INSTRUCTIONS TO FOLLOW →
Using the records below, quote only the span that opens with the line containing "if (dig_selection == 3'b111) begin" and closes with the line containing "3'd2 : begin", exactly and inclusively.

"""

File: design.v
module ctrl_microondas 
(
    input clock, reset, start, stop, pause, porta, mais, menos, potencia, sec_mod,
    input [1:0] min_mod,
    output [7:0] an, 
    output [7:0] dec_cat,
    output [2:0] potencia_rbg
);
  wire start_ed, pause_ed, stop_ed, mais_ed, menos_ed;
  edge_detector operationDetectorStart (.rising(start_ed), .din(start), .clock(clock), .reset(reset));
  edge_detector operationDetectorStop (.rising(stop_ed), .din(stop), .clock(clock), .reset(reset));
  edge_detector operationDetectorPause (.rising(pause_ed), .din(pause), .clock(clock), .reset(reset));
  edge_detector operationDetectorMais (.rising(mais_ed), .din(mais), .clock(clock), .reset(reset));
  edge_detector operationDetectorMenos (.rising(menos_ed), .din(menos), .clock(clock), .reset(reset));
  reg [1:0] EA, PE;
  reg [1:0] potencia_atual;
  reg [6:0] min, sec;
  wire done, pause_timer, start_timer;
  wire [2:0] potencia_rgb_comb;
  wire [7:0] dec_cat_potencia; 
  wire [7:0] display;
	  always @(posedge clock or posedge reset)
    begin
      if(reset == 1'b1)begin  
        PE <= 2'b00;
        EA <= 2'b00;
      end
      else begin
        EA <= PE;
        if(EA ==  2'b00)begin
          if(start_ed == 1 && porta == 0)begin
            PE <= 2'b11;
          end
        end
        if(EA == 2'b01)begin
          if(pause_ed == 1 || porta == 1)begin
              PE <= 2'b10;
          end
          if(stop_ed == 1 || done == 1)begin 
              PE <= 2'b00; 
          end
        end
        if(EA == 2'b10 ) begin
          if(stop_ed == 1) begin
              PE <= 2'b00;
          end
          if((pause_ed == 1 || start_ed == 1) && porta == 0)begin
              PE <= 2'b01;
          end
        end
        if (EA == 2'b11) begin
          if (done == 1) begin
            PE <= 2'b11;
          end
          else begin
            PE <= 2'b01;
          end
        end
      end
    end
    always @(posedge clock or posedge reset)
    begin
      if(reset == 1'b1)begin
        min <= 6'b0;
        sec <= 6'b0;
      end
      else begin
      if(EA ==  2'b00) begin
        if (mais_ed == 1 && potencia == 0) begin
          if(min_mod[1] == 1)begin
            if(min >= 7'b1011010) begin  
              min <= 7'b1100011;
              sec <=  6'b111011;
            end
            else begin
            min <= min + 6'b001010;
            end
          end
          else if(min_mod[0] == 1)begin
            if(min >= 7'b1100011)begin  
              min <= 7'b1100011;
              sec <=  6'b111011;
            end
            else begin
            min <= min + 6'b000001;
            end
          end
          else if(sec_mod == 1)begin
            if(sec >= 6'b110010 && min == 7'b1100011)begin  
                sec <= 6'b111011;
              end
            else if (sec >= 6'b110010) begin  
              min <= min + 6'b000001;
              sec <= sec - 6'b110010; 
            end
            else begin
              sec <= sec + 6'b001010;
            end
          end
          else begin
            if(sec >= 6'b111011 && min == 7'b1100011)begin  
              sec <= 6'b111011;
            end
            else if (sec >= 6'b111011) begin  
              min <= min + 6'b000001;
              sec <= 6'b000000; 
            end
            else begin
              sec <= sec + 6'b000001;
            end
          end
        end
        if (menos_ed == 1 && potencia == 0) begin
          if(min_mod[1] == 1'b1)begin
            if (min < 6'b001010) begin  
              min <= 6'b0;
              sec <= 6'b0;
            end
            else begin
            min <= min - 6'b001010;
            end
          end
          else if(min_mod[0] == 1'b1)begin
            if (min < 6'b000001) begin 
              min <= 6'b0;
              sec <= 6'b0;
            end
            else begin
            min <= min - 6'b000001;
            end
          end
          else if(sec_mod == 1)begin
            if (sec < 6'b001010 && min == 6'b0) begin
              sec <= 6'b0;
            end
            else if (sec < 6'b001010) begin 
              sec <= sec + 6'b110010;
              min <= min - 1;
            end
            else begin
            sec <= sec - 6'b001010;
            end
          end
          else begin
            if (sec == 6'b0 && min == 6'b0) begin
              sec <= 6'b0; 
            end
            else if (sec == 6'b000000) begin
              sec <= 6'b111011;  
              min <= min - 1;
            end
            else begin
              sec <= sec - 6'b000001;
            end
          end
        end
      end
      if (EA == 2'b01) begin
        min <= 6'b0;
        sec <= 6'b0;
      end
      end
    end
    always @(posedge clock or posedge reset)
    begin
      if(reset == 1'b1)begin
        potencia_atual <= 2'b0;
      end
      else if(EA ==  2'b00) begin
        if (mais_ed == 1 && potencia == 1) begin
          if(potencia_atual < 2'b10)begin
            potencia_atual <= potencia_atual + 1'b1;
          end
        end
        if (menos_ed == 1 && potencia == 1) begin
          if(potencia_atual > 2'b00)begin
            potencia_atual <= potencia_atual - 1'b1;
          end
        end
      end
    end
  assign start_timer = (EA == 2'b11 || EA == 2'b01) ? 1'b1 : 1'b0;
  assign pause_timer = (EA == 2'b10) ? 1'b1 : 1'b0;
  assign potencia_rbg = ( EA == 2'b01 ) ? potencia_rgb_comb : 3'b000;
  assign potencia_rgb_comb = (potencia_atual == 2'b00) ? 3'b001 :
                              (potencia_atual == 2'b01) ? 3'b010 :
                              3'b100 ;
  assign dec_cat = (an[5] == 1'b0 ) ? dec_cat_potencia : display;
  assign dec_cat_potencia = (potencia_atual == 2'b00) ? 8'b11101111 :
                            (potencia_atual == 2'b01) ? 8'b11111101 :
                            8'b01111111 ;
  timer tempo(.clock(clock), .reset(reset), .start(start_timer), .stop(stop_ed), .pause(pause_timer), .an(an), .sec(sec), .min(min), .dec_cat(display), .done(done));
endmodule
module dspl_drv_NexysA7 
#(parameter HALF_MS_COUNT = 50000)
(
  input clock, reset,
  input [5:0] d1, d2, d3, d4, d5, d6, d7, d8,
  output reg [7:0] an, dec_cat
);
  reg ck_1KHz;
  reg [2:0] dig_selection;
  reg [4:0] selected_dig;
  reg [31:0] count_50K;
  always @(posedge clock or posedge reset)
  begin
    if (reset == 1'b1) begin
      ck_1KHz   <= 1'b0;
      count_50K <= 32'd0;
    end
    else begin
      if (count_50K == HALF_MS_COUNT-1) begin
        ck_1KHz   <= ~ck_1KHz;
        count_50K <= 32'd0;
      end
      else begin
        count_50K <= count_50K + 1;
      end
    end
  end
  always @(posedge ck_1KHz or posedge reset)
  begin
    if (reset == 1'b1) begin
      dig_selection <= 3'd0;
      selected_dig  <= 5'd0;
      an            <= 8'b11111111;  
    end
    else begin
      if (dig_selection == 3'b111) begin
        dig_selection <= 3'd0;
      end
      else begin
        dig_selection <= dig_selection + 1;
      end
      case (dig_selection)
        3'd0 : begin
          selected_dig <= d1[4:0];
          an <= {7'b1111111, ~d1[5]};
        end
        3'd1 : begin
          selected_dig <= d2[4:0];
          an <= {6'b111111, ~d2[5], 1'b1};
        end
        3'd2 : begin
          selected_dig <= d3[4:0];
          an <= {5'b11111, ~d3[5], 2'b11};
        end
        3'd3 : begin
          selected_dig <= d4[4:0];
          an <= {4'b1111, ~d4[5], 3'b111};
        end
        3'd4 : begin
          selected_dig <= d5[4:0];
          an <= {3'b111, ~d5[5], 4'b1111};
        end
        3'd5 : begin
          selected_dig <= d6[4:0];
          an <= {2'b11, ~d6[5], 5'b11111};
        end
        3'd6 : begin
          selected_dig <= d7[4:0];
          an <= {1'b1, ~d7[5], 6'b111111};
        end
        default : begin
          selected_dig <= d8[4:0];
          an <= {~d8[5], 7'b1111111};
        end
      endcase
    end
  end
  always @*
  begin
    case (selected_dig[4:1])
      4'h0 : dec_cat[7:1] = 7'b0000001;
      4'h1 : dec_cat[7:1] = 7'b1001111;
      4'h2 : dec_cat[7:1] = 7'b0010010;
      4'h3 : dec_cat[7:1] = 7'b0000110;
      4'h4 : dec_cat[7:1] = 7'b1001100;
      4'h5 : dec_cat[7:1] = 7'b0100100;
      4'h6 : dec_cat[7:1] = 7'b0100000;
      4'h7 : dec_cat[7:1] = 7'b0001111;
      4'h8 : dec_cat[7:1] = 7'b0000000;
      4'h9 : dec_cat[7:1] = 7'b0000100;
      4'hA : dec_cat[7:1] = 7'b0001000;
      4'hB : dec_cat[7:1] = 7'b1100000;
      4'hC : dec_cat[7:1] = 7'b0110001;
      4'hD : dec_cat[7:1] = 7'b1000010;
      4'hE : dec_cat[7:1] = 7'b0110000;
      default : dec_cat[7:1] = 7'b0111000;
    endcase
    dec_cat[0] = ~selected_dig[0];
  end
endmodule
module edge_detector
(
  input clock, reset, din,
  output reg rising
);
  reg [16:0] contador;
  reg [1:0] EA;
  always @(posedge clock or posedge reset)
  begin
    if (reset == 1'b1) begin
	  EA <= 2'd0;
      rising <= 1'b0;
	  contador <= 17'd0;
    end
    else begin
      case (EA)
        2'd0 : begin
          if (din == 1'b1) begin
            contador <= 17'd0;
			EA <= 2'd1;
			rising <= 1'b1;
          end
        end
        2'd1 : begin
	      EA <= 2'd2;
	      rising <= 1'b0;
        end	
        default : begin
          if (din == 1'b0 && contador > 130000) begin  
            EA <= 2'd0;
		  end
		  else begin
		    contador <= contador + 1;
          end
        end
      endcase
    end
  end
endmodule
module timer
#(parameter HALF_MS_COUNT = 50000 *1000 ) 
(  
  input clock, reset, start, stop, pause,
  input [6:0] min, sec,
  output done,
  output [7:0] an, dec_cat
);
  wire pause_ed, start_ed, stop_ed;
  edge_detector operationDetectorPause (.rising(pause_ed), .din(pause), .clock(clock), .reset(reset));
  edge_detector operationDetectorStart (.rising(start_ed), .din(start), .clock(clock), .reset(reset));
  edge_detector operationDetectorStop (.rising(stop_ed), .din(stop), .clock(clock), .reset(reset));
    reg [6:0] sec_left, min_left;
    reg [2:0] EA, PE;
    wire [3:0] sec_uni, sec_dec, min_uni, min_dec;
    reg clk1seg;
    reg [31:0] count_50M;
    always @(posedge clock or posedge reset)
    begin
      if (reset == 1'b1) begin
        clk1seg   <= 1'b0;
        count_50M <= 32'd0;
      end
      else begin
        if (count_50M == HALF_MS_COUNT-1) begin
          clk1seg   <= ~clk1seg;
          count_50M <= 32'd0;
        end
        else begin
          count_50M <= count_50M + 1;
        end
      end
    end
    always @(posedge clock or posedge reset)
    begin
      if(reset==1'b1)begin
        PE <= 2'b00;
        EA <= 2'b00;
      end
      else begin
        EA <= PE;
        if(EA ==  2'b00)begin
          if(start_ed==1)begin
            PE <= 2'b01;
          end
        end
        if(EA == 2'b01)begin
          if(pause_ed == 1)begin
            PE <= 2'b10;
          end
          if(stop_ed == 1 || sec_left == 6'b0 && min_left== 6'b0)begin 
            PE <= 2'b00; 
          end
        end
        if(EA == 2'b10 ) begin
          if(stop_ed == 1) begin
            PE <= 2'b00;
          end
          if(pause_ed == 1 || start_ed == 1)begin
            PE <= 2'b01;
          end
        end
      end
    end
    always @(posedge clk1seg or posedge reset)
    begin
      if(reset==1'b1)begin
        sec_left<=7'b0;
        min_left<=7'b0;
      end
      else begin
        if(EA==2'b00)begin
          if(sec >7'b0111011)begin
            sec_left <= 7'b0111011;
          end
          else begin
            sec_left<=sec;
          end
          if(min > 7'b1100011)begin
            min_left <=7'b1100011;
          end
          else begin 
            min_left<=min;
          end       
        end
        if(EA==2'b01)begin
          if(sec_left>0)begin
            sec_left<=sec_left-1;
          end
          if(sec_left==0 && min_left>0)begin
            min_left<=min_left-1;
            sec_left<=7'b0111011;
          end
        end
      end
    end
    assign done = (EA == 2'b00) ? 1 : 0;
    integer minutes;
    always@(min_left)
    minutes = min_left;
    integer seconds;
    always@(sec_left)
    seconds = sec_left;
    assign sec_uni = seconds % 10;
    assign sec_dec = seconds / 10;
    assign min_uni =  minutes % 10;
    assign min_dec = minutes / 10;
    dspl_drv_NexysA7 instaciacao (.reset(reset), .clock(clock), .d1({1'b1, sec_uni,1'b0}), .d2({1'b1, sec_dec, 1'b0}), .d3({1'b1, min_uni, 1'b0}), .d4({1'b1, min_dec, 1'b0}), .d5(6'b0), .d6(6'b0), .d7(6'b0), .d8(6'b0), .dec_cat(dec_cat), .an(an));
endmodule
File: run.sh
#!/bin/bash
# OpenROAD 26Q1-2900-gdf79404cd8, Yosys 0.63+post, stock flow scripts
make -C /OpenROAD-flow-scripts/flow DESIGN_CONFIG=/design/flow/config.mk WORK_HOME=/design/flow/orfs finish
File: config.mk
export PLATFORM = sky130hd
export DESIGN_NAME = ctrl_microondas
export DESIGN_NICKNAME = ctrl_microondas
export VERILOG_FILES = /design/flow/design.v
export SDC_FILE = /design/flow/constraint.sdc
export NUM_CORES = 4
export LEC_CHECK = 1
export CORE_UTILIZATION = 40
File: constraint.sdc
current_design ctrl_microondas

set clk_period 5.3
set clk_io_pct 0.2

create_clock -name clk0 -period $clk_period [get_ports {clock}]

set non_clock_inputs [all_inputs -no_clocks]
set_input_delay [expr $clk_period * $clk_io_pct] -clock clk0 $non_clock_inputs
set_output_delay [expr $clk_period * $clk_io_pct] -clock clk0 [all_outputs]
==> reports/metrics.yaml <==
coreArea_um2: 42100
ys.flops: 285
maxCapViolations: 0
top_area_cell: "dfrtp_1"
finalSetupTns_ns: 0
hpwl_um: 25300
hold_viol: 0
grt_max_degree: 119
untimed_endpoints: 36
antenna_found_initial: 1
status: "finished clean"
fillers: 3910
synthCells: 1958
start_kind: "flop"
ys_sh_mux_pct: 1.61
yosysMostFrequentCell: "dfrtp_1"
synth-edff-count: 0
grt_pass1_vias: 12900
worstMarginPinSlew_ns: 0.770
finalClockSkew_ns: 0.0102
post_cts_buffers: 0
yosysUniqueCellTypes: 87
cp.required_ns: 5.72
viasPerCell: 5.43
ys_sh_adder_pct: 4.60
power_mw: 4.26
final_antenna_net_count: 0
ir_drop_mv: 0.243
synthAoiAreaFrac_pct: 14.6
slew_violations: 0
grt_pass1_wl_um: 63000
worstPathArrival_ns: 4.05
hold_buffers: 0
fin_crit_sh_pct: 68.5
logic_area_um2: 9390
slew_headroom_pct: 48.1
track_usage_pct: 17.5
postSynthSeqShare_pct: 41.7
ys_warn_count: 4
die_y_um: 209
xor_area_share_pct: 9.85
area_delta_synth_final_pct: 9.92
wl_per_cell_um: 14.4
firstDrtPassIters: 7
rsz0062_at_grt: "false"
crit_type: "reg2reg"
synthesis.area_um2: 17100
overflow: 0
design_area_um2: 18800
synthTopCellsByArea: "dfrtp_1, xor2_1, nor2_1, ha_1, nand2_1"
logic_family: "simple AND/OR/NAND/NOR gates"
simple_gate_share_pct: 24.0
yosysTopAreaCellShare_pct: 39.9
ys.flop_type: "dfrtp_1"
cts_resized: 0
worst_path_max_delay_cell: "dfrtp_1"
drcViolationCount: 0
min_period_ns: 3.63
pin_count: 31
clk_root_buffer_cell: "clkbuf_16"
antenna_cells: 0
fp_util_pct: 40.7
p_leak_nw: 8.27
place_congestion: 0.967
fmax_ghz: 0.276
numCtsBuffers: 28
port_buffers: 25
drt_wl_total_um: 36400
yosysChipArea_um2: 17100
async_flop_share_pct: 100
drive_gt1_share_pct: 5.49
seq_area_um2: 7150
first_iter_violations: 1026
tritoncts: "built"
dieArea_um2: 43700
cp_slowest_stage_delay_ns: 0.70
powerDensity_nw_per_um2: 226
holdWs_ns: 0.362
die_w_um: 209
clk_latency_ns: 0.55
hp-class: "reg2reg"
avgSynthCellArea_um2: 8.75
unclocked_regs: 25
dpl-instance-area_um2: 17900
rows: 75
cts_max_path_buffers: 3
vias: 13700
ys_cells: 1958
cp_cell_sequence: "inv_1 > ha_1 > nor2b_1 > a21o_1 > a31oi_1 > o211ai_1 > o32ai_1 > and3_1 > a21oi_1 > nor2_1 > o22ai_1 > a221o_1"
top_cells_by_count: "dfrtp_1, nor2_1, nand2_1"
setup_viol: 0
htree_num_levels: 1
end_kind: "flop"
path_max_fanout: 18
clkSlewWorstSetupHoldPaths_ns: 0.06
warning_count: 64
-- cell usage in the layout, fill, tap and decap left out, types with 14 or more instances in the layout --
master,netlist,layout
o211ai_1,15,15
nor2_1,239,239
clkdlybuf4s50_1,0,25
a21o_1,19,19
and2_1,25,25
a31oi_1,17,17
clkbuf_16,0,29
nor4_1,21,21
or3_1,37,37
nand2b_1,26,26
nand3_1,101,101
nor3_1,48,47
nand2_1,189,189
and3_1,32,32
xor2_1,117,117
ha_1,63,63
inv_1,82,81
dfrtp_1,273,273
o21ai_0,111,111
a21oi_1,111,111
o22ai_1,24,24
xnor2_1,74,74
nand4_1,59,59
mux2i_1,14,14
buf_4,5,15
-- cell type report --
type	count	share of cell area, %
clock buffer	44	4.42
clock inverter	7	0.452
inverter	86	1.77
multi-input combinational	1522	49.8
sequential	285	37.9
tap	539	3.58
timing repair buffer	41	2.03
-- report_power, final --
group	leakage, nW	internal, mW	total [mW]	switching (mW)
Combinational	4.13	0.103	0.292	0.189
Clock	0.453	1.17	1.94	0.770
Sequential	3.69	1.99	2.03	0.0332
-- metrics by stage --
stage | util, % | setup slack, ns | cells
2_1_floorplan | - | 0.473 | 1962
3_3_place_gp | 42.5 | 1.62 | 2473
3_5_place_dp | 42.5 | 1.60 | 2473
4_1_cts | 44.7 | 1.76 | 2524
5_1_grt | 44.7 | 1.42 | 2524
6_report | 44.7 | 1.67 | 2524
-- worst max-delay path: cells and delay by family, from the launching register on --
kind,cells,cell delay [ns]
compound gates,7,1.64
flops,1,0.70
fa+ha+maj,1,0.40
simple gates,3,0.52
buf+inv,1,0.25
-- kinds of logic after synthesis --
kind of cell,count (synthesis)
DFF,285
other,1
adders and majority gates,63
AOI/OAI and AO/OA,398
xor gates and xnor gates,192
muxes,23
and+or+nand+nor,841
buffers and inverters,155
-- worst paths after layout --
path	from	endpoint	slack [ns]	depth (start not counted)
hold / removal	tempo.PE[2]	tempo.EA[2]	0.36	0
setup reg to reg	sec[2]	min[5]	1.67	12
min in group asynchronous	reset	operationDetectorStart.contador[15]	0.99	3
setup / recovery	sec[2]	min[5]	1.67	12
hold reg to reg	tempo.PE[2]	tempo.EA[2]	0.36	0
max in group asynchronous	reset	operationDetectorMais.EA[0]	3.28	4
-- layer usage --
layer	vias to the layer above	GRT usage, %	part of all wire (%)
met3	42	2.58	4.7
li1	6907	-	-
met4	2	2.64	1.5
met2	247	26.1	45
met1	6517	28.6	49
met5	-	0	0.047
-- registers in the layout (all words and copies together), names as in the netlist, 4 cells and up, named ones only --
name	cells
tempo.sec_left	7
operationDetectorPause.contador	17
tempo.min_left	7
tempo.instaciacao.count_50K	32
operationDetectorMais.contador	17
operationDetectorMenos.contador	17
operationDetectorStop.contador	17
operationDetectorStart.contador	17
tempo.instaciacao.selected_dig	4
tempo.operationDetectorStop.contador	17
sec	7
min	7
tempo.operationDetectorStart.contador	17
tempo.operationDetectorPause.contador	17
tempo.instaciacao.an	4
tempo.count_50M	32
Power and IR drop assume default switching activity.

"""

TASK SOLUTION →
      if (dig_selection == 3'b111) begin
        dig_selection <= 3'd0;
      end
      else begin
        dig_selection <= dig_selection + 1;
      end
      case (dig_selection)
        3'd0 : begin
          selected_dig <= d1[4:0];
          an <= {7'b1111111, ~d1[5]};
        end
        3'd1 : begin
          selected_dig <= d2[4:0];
          an <= {6'b111111, ~d2[5], 1'b1};
        end
        3'd2 : begin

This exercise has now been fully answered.